▶ **Dataset extract**
══════════════════════════════
## config.mk

```make
export PLATFORM = sky130hd
export DESIGN_NAME = hazard_flush_controller
export DESIGN_NICKNAME = d
export VERILOG_FILES = /design/src/rtl/hazard_pkg.sv /design/src/rtl/sat_counter16.sv /design/src/rtl/hazard_flush_controller.sv
export SDC_FILE = /design/constraint.sdc
export NUM_CORES = 1
export LEC_CHECK = 0
export CAP_MARGIN = 20
export CORE_MARGIN = 2
export CORE_UTILIZATION = 45
export CTS_CLUSTER_SIZE = 40
export DETAILED_ROUTE_END_ITERATION = 8
export PLACE_DENSITY_LB_ADDON = 0.12
export SLEW_MARGIN = 10
export SYNTH_ARGS = -nofsm -noshare
export SYNTH_HDL_FRONTEND = slang
export SYNTH_SLANG_ARGS = --single-unit
```

## constraint.sdc

```tcl
create_clock -name CLK -period 3.1 [get_ports CLK]
set_input_delay 0.775 -clock CLK [delete_from_list [all_inputs] [get_ports CLK]]
set_output_delay 0.775 -clock CLK [all_outputs]
set_load 0.05 [all_outputs]
```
══════════════════════════════
▶ **Problem statement**
Above are several records. Count the lines among them that contain "constraint" and give only the total.

▶ **Response area**
2